Reading that, it’s hard not to picture the salarymen of Tokyo—working 16-hour days, crashing on benches or train station floors, squeezing the barest scraps of life into the cracks of their schedules. But it’s worth noting that what Pieper and Taggart describe is something subtly different. Salarymen don’t necessarily define themselves through their work; for many, it’s a matter of survival, hierarchy, and cultural expectation. This isn’t the self-imposed grind of someone hustling for a dream—it’s a system where overwork is baked into the structure, and where saying no often isn’t an option.

And yet, the effects overlap. Whether it’s the self-taskification Taggart describes or the relentless demands placed on salarymen, the result is the same: everything outside of work becomes a chore to be completed. Errands, family obligations, even relaxation itself—all of it is reduced to a tick-box on an endless to-do list.

Ganbaru

Salaryman isn’t shy about showing the toll this takes. One interviewee mentions that overwork is often seen as beautiful in Japan—a sign of dedication and perseverance. This cultural ethos is tied to Ganbaru (頑張)—which loosely translates to “Keep Going” or “Don’t Complain.” It’s admirable, in a peculiar way, but also relentless. Ganbaru doesn’t ask if the thing you’re persevering for is worth it—it just tells you to grit your teeth and push through. This is tradition unexamined, pressure without purpose.

This ethos takes on almost tragic proportions in one of the film’s more surreal moments: “Extreme Commuting.” Some salarymen wake before dawn to cram a kayaking trip, a mountain hike, or even just a good breakfast into the hours before work. On the surface, it looks kind of exhilarating. A feel-good story.

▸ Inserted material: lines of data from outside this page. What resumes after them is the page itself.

`config.mk`:
```
export PLATFORM = sky130hd
export DESIGN_NAME = serial_sum_deser
export DESIGN_NICKNAME = d
export VERILOG_FILES = /design/src/rtl/serial_adder_pkg.sv /design/src/rtl/sa_shift_collect.sv /design/src/rtl/serial_sum_deser.sv
export SDC_FILE = /design/constraint.sdc
export NUM_CORES = 1
export LEC_CHECK = 0
export CAP_MARGIN = 30
export CELL_PAD_IN_SITES_DETAIL_PLACEMENT = 0
export CELL_PAD_IN_SITES_GLOBAL_PLACEMENT = 1
export CORE_MARGIN = 5
export CORE_UTILIZATION = 40
export CTS_BUF_LIST = sky130_fd_sc_hd__clkbuf_4
export CTS_CLUSTER_SIZE = 12
export DETAILED_ROUTE_END_ITERATION = 8
export PLACE_DENSITY_LB_ADDON = 0.15
export SLEW_MARGIN = 40
export SYNTH_ARGS = -nofsm -noshare
export SYNTH_HDL_FRONTEND = slang
export SYNTH_SLANG_ARGS = --single-unit
```
`constraint.sdc`:
```
create_clock -name clk -period 2.3 [get_ports clk]
set_input_delay 0.69 -clock clk [delete_from_list [all_inputs] [get_ports clk]]
set_output_delay 0.69 -clock clk [all_outputs]
set_load 0.02 [all_outputs]
```
`src/rtl/serial_adder_pkg.sv`:
```
// Shared types and defaults for the serial adder receive path.
// Holds the deserializer state encoding and the default frame width.
package serial_adder_pkg;

    localparam int DEFAULT_WIDTH = 8;

    typedef enum logic [1:0] {
        IDLE  = 2'd0,
        SHIFT = 2'd1,
        HOLD  = 2'd2
    } deser_state_t;

endpackage

```
`src/rtl/sa_shift_collect.sv`:
```
// Indexed capture register plus bit counter for one LSB-first frame.
// A clear in the same cycle as a shift places the incoming bit at index 0.
module sa_shift_collect
    import serial_adder_pkg::*;
#(
    parameter int WIDTH = DEFAULT_WIDTH
) (
    input  logic             clk,
    input  logic             rst,
    input  logic             i_clear,
    input  logic             i_shift,
    input  logic             i_bit,
    output logic [WIDTH-1:0] o_data,
    output logic             o_load,
    output logic             o_last
);

    localparam int CW = (WIDTH > 1) ? $clog2(WIDTH) : 1;

    logic [CW-1:0]    r_cnt;
    logic [WIDTH-1:0] r_shift;
    logic [CW-1:0]    w_idx;
    logic [WIDTH-1:0] w_next;

    always_comb begin
        w_idx         = i_clear ? '0 : r_cnt;
        w_next        = r_shift;
        w_next[w_idx] = i_bit;
    end

    assign o_last = (w_idx == CW'(WIDTH - 1));
    assign o_load = i_shift & o_last;
    assign o_data = w_next;

    // Counter returns to zero after the last bit so it never wraps past WIDTH-1.
    always_ff @(posedge clk or negedge rst) begin
        if (!rst) begin
            r_cnt   <= '0;
            r_shift <= '0;
        end else if (i_shift) begin
            r_shift <= w_next;
            r_cnt   <= o_last ? '0 : w_idx + CW'(1);
        end else if (i_clear) begin
            r_cnt   <= '0;
        end
    end

endmodule

```
`src/rtl/serial_sum_deser.sv`:
```
// Collects an LSB-first sum/cout bit stream into one parallel result (valid/ready).
// Result is valid 1 clk after the last bit; input dropped while holding sets sticky overrun.
module serial_sum_deser
    import serial_adder_pkg::*;
#(
    parameter int WIDTH = DEFAULT_WIDTH
) (
    input  logic             clk,
    input  logic             rst,
    input  logic             start,
    input  logic             bit_valid,
    input  logic             sum_in,
    input  logic             cout_in,
    output logic             out_valid,
    input  logic             out_ready,
    output logic [WIDTH-1:0] out_sum,
    output logic             out_cout,
    output logic             overrun,
    output logic             frame_err
);

    deser_state_t     r_state;
    deser_state_t     w_state_nxt;
    logic [WIDTH-1:0] r_out_sum;
    logic             r_out_cout;
    logic             r_overrun;
    logic             r_frame_err;

    logic             w_hs;
    logic             w_clear;
    logic             w_shift;
    logic             w_load;
    logic             w_last;
    logic             w_ovr_set;
    logic             w_ferr_set;
    logic [WIDTH-1:0] w_data;

    // A start is honoured anywhere except a HOLD that is not being drained.
    assign w_hs    = (r_state == HOLD) & out_ready;
    assign w_clear = start & ((r_state != HOLD) | out_ready);
    assign w_shift = bit_valid & ((r_state == SHIFT) | w_clear);

    sa_shift_collect #(
        .WIDTH (WIDTH)
    ) u_collect (
        .clk     (clk),
        .rst     (rst),
        .i_clear (w_clear),
        .i_shift (w_shift),
        .i_bit   (sum_in),
        .o_data  (w_data),
        .o_load  (w_load),
        .o_last  (w_last)
    );

    always_comb begin
        w_state_nxt = r_state;
        w_ovr_set   = 1'b0;
        w_ferr_set  = 1'b0;
        case (r_state)
            IDLE: begin
                if (start) w_state_nxt = SHIFT;
            end
            SHIFT: begin
                w_ferr_set = start;
                if (w_load) w_state_nxt = HOLD;
            end
            HOLD: begin
                if (w_hs)
                    w_state_nxt = start ? SHIFT : IDLE;
                else
                    w_ovr_set = bit_valid | start;
            end
            default: w_state_nxt = IDLE;
        endcase
    end

    always_ff @(posedge clk or negedge rst) begin
        if (!rst) begin
            r_state     <= IDLE;
            r_out_sum   <= '0;
            r_out_cout  <= 1'b0;
            r_overrun   <= 1'b0;
            r_frame_err <= 1'b0;
        end else begin
            r_state <= w_state_nxt;
            if (w_load) begin
                r_out_sum  <= w_data;
                r_out_cout <= cout_in;
            end
            if (w_ovr_set)  r_overrun   <= 1'b1;
            if (w_ferr_set) r_frame_err <= 1'b1;
        end
    end

    assign out_valid = (r_state == HOLD);
    assign out_sum   = r_out_sum;
    assign out_cout  = r_out_cout;
    assign overrun   = r_overrun;
    assign frame_err = r_frame_err;

    logic w_unused;
    assign w_unused = w_last;

endmodule

```
**Word level (Yosys, flattened, before mapping)**

Cells that the tools add are included.
Widths: inputs -> output; s select.

- Flip-flop bits (word level): 24
- Bits of input ports: 7
- Output and inout port bits: 12
- Word-level logic and storage cells: 41

- Reductions and logical operators: 3
- Equal/unequal tests: 7
- $add $sub $neg: 1
- Mux-type cells: 14
- $lt $le $gt $ge: 2
- Bitwise logic cells: 7

Operator list:

| cell | count |
|---|---|
| $mux 3 | 3 |
| $bwmux 8 | 1 |
| $mux 2 | 3 |
| $pmux 2 s3 | 1 |
| $mux 1 | 5 |
| $and 1x1->1 | 4 |
| $lt 3x4->1 const B | 1 |
| $ne 2x1->1 const B | 2 |
| $ne 2x2->1 const B | 2 |
| $add 3x1->3 const B | 1 |
| $demux 1 s3 | 1 |
| $eq 3x3->1 const B | 1 |
| $ge 3x1->1 const B | 1 |
| $or 1x1->1 | 3 |
| $reduce_and 3->1 | 1 |
| $eq 2x1->1 const B | 1 |
| $eq 2x2->1 const B | 1 |
| $logic_not 2->1 | 1 |
| $logic_and 1x1->1 | 1 |

**Depth between registers and ports, before layout**

- Depth in word-level cells: 9
- Mapped depth: 9
- Mapped depth without buffers: 7

**Modules after synthesis**

A second synthesis with hierarchy kept.

- Cells, all modules: 102
- Area, all modules: 1233.7 µm²

Modules (own cells, without submodules):

| module | cells an instance | area an instance (µm²) | instances | sequential area each (µm²) |
|---|---|---|---|---|
| sa_shift_collect | 63 | 670.6 | 1 | 275.3 |
| serial_sum_deser | 39 | 563.0 | 1 | 325.3 |

**Least setup slack after synthesis**

Ideal clock, no wire load.

- Path type: input -> register
- Start: input port out_ready
- End: register r_out_sum[0] (netlist: out_sum[0])
- Cell stages on the path: 8
- Setup time: 0.125 ns
- Slack: -0.321 ns
- Arrival: 2.497 ns
- Buffers on the path: 2
- Cell sequence: or3b_4 > buf_6 > a21oi_1 > ha_1 > ha_1 > nor3b_1 > buf_2 > mux2_2

- Word-level cells in the longest chain between the ends: 8

Ends and longest elaborated chain:

| item | line | source |
|---|---|---|
| start: declaration | serial_sum_deser.sv:15 | `input logic out_ready,` |
| $or 1x1->1 (*) | serial_sum_deser.sv:40 | `assign w_clear = start & ((r_state != HOLD) \| out_ready);` |
| $and 1x1->1 (*) | serial_sum_deser.sv:40 |  |
| $mux 3 | - |  |
| $lt 3x4->1 (implied by the code) / $ge 3x1->1 (equally long branches) | sa_shift_collect.sv:28 | `w_next[w_idx] = i_bit;` |
| $logic_and 1x1->1 (implied by the code) | sa_shift_collect.sv:28 |  |
| $mux 1 (implied by the code) | sa_shift_collect.sv:28 |  |
| $demux 1 s3 | - |  |
| $bwmux 8 | sa_shift_collect.sv:28 |  |
| end signal: assignment | serial_sum_deser.sv:88 | `r_out_sum <= w_data;` |
| end: declaration | serial_sum_deser.sv:24 | `logic [WIDTH-1:0] r_out_sum;` |

Mark *: on every way between the ends. The rest lies on a longest branch, timed or not.
A chain may end at the register's enable or synchronous reset.

**Worst setup path in the final report**

Same ends and word-level chain as after synthesis.

==> impl_summary.md <==
Synth
The post-synthesis cell type with the largest combined area is dfrtp_1. The register bit total from synthesis is 24. The yosys synthesis warning count is 0. After Yosys synthesis, XOR and XNOR cells account for less than 1% of the synthesized area. The post-synthesis simple-gate area fraction is 12.5%. The proportion of synthesized chip area in sequential cells is 47.3%. In the synthesized netlist the dominant register cell turns out to be dfrtp_1.

After synthesis the cells add up to 1270 um2. Counting flops with a built-in enable in the synthesized netlist gives 0. The average footprint of a synthesized cell is 12.2 um2. The combinational family with the most area after synthesis is multiplexers.

The async set or reset register ratio after synthesis is between 90% and 100%. Of the total synthesized cell area, the portion taken by full adders, half adders and majority gates is 1.97%. The post-synthesis cell count is 104.

By count the netlist is led by dfrtp_1, mux2_1, nor2_1. After synthesis, the netlist uses 27 different library cells. The fraction of post-synthesis cell area in the top cell type by area is 47.3%. The most repeated cell in the gate-level netlist after synthesis is dfrtp_1. Ranked by total cell area, the synthesized netlist is headed by dfrtp_1, mux2_1, mux2_2. The proportion of synthesized area in mux cells is 24.0%. The number of nets in the synthesized netlist is 113. The complex-gate fraction of the synthesized area is 10.9%.

Floorplanning
The starting utilization of the core area is 41.6%. The chip width is 66.3 um. The number of ports placed on the die boundary is 19.

The site row count is 20. The height of the chip is between 60 and 70 um. The core area is 3050 um2. The area enclosed by the die boundary is 4400 um2.

Layout
The net count of the finished layout is 148. After filler insertion, the fill cell instance count of the layout stands at 277. With fillers left out, the area of the finished cells amounts to 1750 um2. Cells fill 57.3% of the core in the end. The number of inserted diodes is 0. The post-synthesis to final-layout area growth is 37.9%. The share of layout cells above drive strength 1 is 36.2%.

Placement
The quantity of I/O buffers inserted on ports is 18. The placed wire-length estimate is 2.00 mm. At the end of routability-driven placement, the weighted congestion stood at roughly 0.76. The area after detailed placement is 1660 um2.

STA
The final setup violation count is 0. The smallest clock period supported by the final layout is computed as 2.16 ns. Setup repair after global routing left no endpoint under its margin. The final hold violation count is 0. The worst pin sits at a relative slew slack of 68.4%. The post-route clock skew is about 0.010 ns. The actual transition at the worst max-transition pin is roughly 0.47 ns. The share of the cycle needed by the critical path after routing is 94.0%.

For this run, the top clock speed supported by timing is 0.463 GHz. The count of pins over their slew limit was 0. Final hold analysis gives a worst-case slack of 0.479 ns.

Hold path
Counting instances, the worst hold path has a depth of 1. The class of the tightest hold or removal check is reg2reg. The worst hold path terminates at frame_err. The worst hold path startpoint is frame_err.

Setup path
The worst setup path is captured at a register. The type of the worst setup path is in2reg. Of all nets on the critical path, the largest fanout is 4. The worst reg-to-reg setup slack is 0.16 ns.

The number of cells on the worst reg-to-reg path is 8. Data on the critical path is required at its endpoint by 2.52 ns. The capture point of the worst reg-to-reg path is out_sum[0]. The origin of the critical flop-to-flop path is r_state[1].

STA puts the critical path data arrival time at 2.38 ns. The category of the worst setup path launch point is an input port.

Run
Max-cap violations in this run came to 0.

Global routing
The number of antenna violations at the first check in global routing is 0. The global-route congestion overflow total is 0. The aggregate global-route resource usage is 14.3%.

Entering global routing, the biggest net connects 25 pins. The global-route wire length before repair is 4.88 mm. The via count of the first global-routing pass is about 950.

Clock tree
The tree is rooted in a clkbuf_4. The CTS tree is done. Counting the buffers created by CTS gives 3.

At the later pin of the worst-skew pair, clock insertion delay measures 0.32 ns. After clock tree synthesis, the clock-pin slew on the worst setup and hold paths is roughly 0.13 ns. The number of sinks driven by the clock tree is 24. CTS built an H-tree with a depth of 1. The clock passes through at most 2 buffers.

Detailed routing
The detail route stage leaves a number of antenna-violating nets equal to 0. The detailed-route wire length is 2.71 mm. The routed layout has 882 vias. The number of detailed-route iterations in the first pass is 4.

Dividing the detail-routed wire length by the instance count gives 14.9 um. The violation count after the first detailed-routing iteration is 32. In the routed design, unresolved DRC markers number 0. In the routed layout, each cell is associated on average with a via count of 4.85.

Power and ir drop
The maximum VDD drop is 0.000298 V. The analysis attributes to cell leakage a power of 0.000786 uW. The sum of internal, switching and leakage power is about 970 uW. The power per cell area is 557 nW/um2.

Status
The run finished with clean final reports.
## worst max-delay path, stage by stage
cell and delay [ns]:
clkbuf_2 0.09, or3b_4 0.43, nand2_2 0.08, and2_4 0.16, ha_4 0.14, ha_4 0.12, nor3b_4 0.21, buf_4 0.18
mux2_4 0.29
## repair_timing
item | in CTS | in global routing
hold endpoints to repair | 0 | 0
endpoints found under the setup margin | 10 | 15
pin swaps | 3 | 1
resized for setup | 3 | 6
hold buffers | 0 | 0
cloned | 0 | 0
buffers inserted | 1 | 1
## metrics by stage
| step | worst slack [ns] | setup TNS, ns | instances |
|---|---|---|---|
| 6_report | 0.138 | 0 | 182 |
| 5_1_grt | 0.0744 | 0 | 182 |
| 4_1_cts | 0.00356 | 0 | 181 |
| 3_5_place_dp | -0.611 | -8.29 | 176 |
| 3_3_place_gp | -0.547 | -7.87 | 176 |
| 2_1_floorplan | -0.192 | -1.73 | 104 |
## sequential cells by signal, summed over array words and instances, names as in the netlist
name,flops
frame_err,1
out_cout,1
out_sum,8
overrun,1
r_state,2
u_collect.r_cnt,3
u_collect.r_shift,8
## how the worst max path moves through the flow
| stage | startpoint | endpoint | cells after the start |
|---|---|---|---|
| 2_1_floorplan | out_ready | out_cout | 9 |
| 3_3_place_gp | out_ready | out_sum[3] | 9 |
| 3_5_place_dp | out_ready | out_cout | 9 |
| 4_1_cts | start | u_collect.r_cnt[2] | 7 |
| 5_1_grt | r_state[1] | out_cout | 8 |
| 6_report | out_ready | out_sum[0] | 9 |
## per-layer routing
metal | GRT usage (%) | part of all wire [%]
met1 | 21.5 | 51
met2 | 21.7 | 45
met3 | 2.04 | 2.7
met4 | 3.05 | 0.88
met5 | 0 | 0
## where the power goes
| group | leakage (uW) | internal (uW) | switching (uW) | total, uW |
|---|---|---|---|---|
| Clock | 0.0000279 | 176 | 136 | 313 |
| Combinational | 0.000444 | 88.1 | 79.5 | 168 |
| Sequential | 0.000314 | 462 | 31.7 | 493 |
| Total | 0.000786 | 726 | 248 | 974 |
## placed cells by master (no fill, tap or decap), types with 2 or more instances in the layout
master / netlist / layout
mux2_1: 20 / 16
buf_4: 0 / 15
dlymetal6s2s_1: 0 / 2
nor2b_1: 2 / 2
mux2_4: 0 / 9
nand2b_1: 4 / 4
mux2_2: 7 / 2
nor3_1: 3 / 2
clkdlybuf4s50_1: 0 / 15
a211oi_2: 5 / 5
nor2_1: 9 / 8
nand4_1: 3 / 3
clkbuf_4: 0 / 3
dfrtp_1: 24 / 24
ha_4: 0 / 2
nand2_1: 6 / 5
## cell type report
class	count	area, um2	share of cell area (%)
Clock buffer	3	22.5	1.29
Clock inverter	1	30.0	1.72
Inverter	2	7.51	0.429
Multi-Input combinational cell	74	729	41.7
Sequential cell	24	601	34.3
Tap cell	44	55.1	3.15
Timing Repair Buffer	34	304	17.4
## cells by family (layout without fill, tap and decap cells)
logic type               Yosys count  in the layout
flip-flops                        24             24
AND/OR/NAND/NOR                   31             31
multiplexers                      27             27
XOR/XNOR                           1              1
AO/OA/AOI/OAI                     13             13
adder cells (fa/ha/maj)            2              2
buffers and inverters              6             40
Note: power is estimated with default switching activity, not from simulation.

Until you realize that these men are so desperate for a shred of personal freedom that they’re effectively turning leisure into a competitive sport to prove that somehow, sometimes, leisure is still possible.

It’s heroic, in a way, but also deeply sad. Leisure should be spontaneous, even restorative—not another challenge to fit into an already overbooked calendar.

The Escape Route

Watching Salaryman, I kept thinking about how Pieper argued that culture is built on leisure—not the forced, taskified kind, but the real thing: time to think, to create, to simply exist without a goal. Overwork strips that away, leaving nothing but motion without meaning. The kind of work-life that Bertrand Russell argues against in his legendary 1935 essay In Praise Of Idleness, in which he makes the case for workers to once again regain the capacity to indulge in active (not passive) leisure time.

One of the film’s interviewees suggests there’s always an escape route; people just forget to look for it. The challenge, though, is remembering that you’re not trapped—that it’s okay to set boundaries, to log off, to want something different. Maybe that means leaving a toxic workplace, or maybe it’s as simple as reclaiming your weekends, or the odd day off, without guilt.

Salaryman doesn’t offer easy answers, but it doesn’t need to. It’s a reminder that work, while important, isn’t everything—and it shouldn’t consume every part of who you are. Pieper’s warning about Total Work might sound lofty, but the underlying question is deeply practical: how much of your life is truly yours, and how much of it have you handed over to the grind?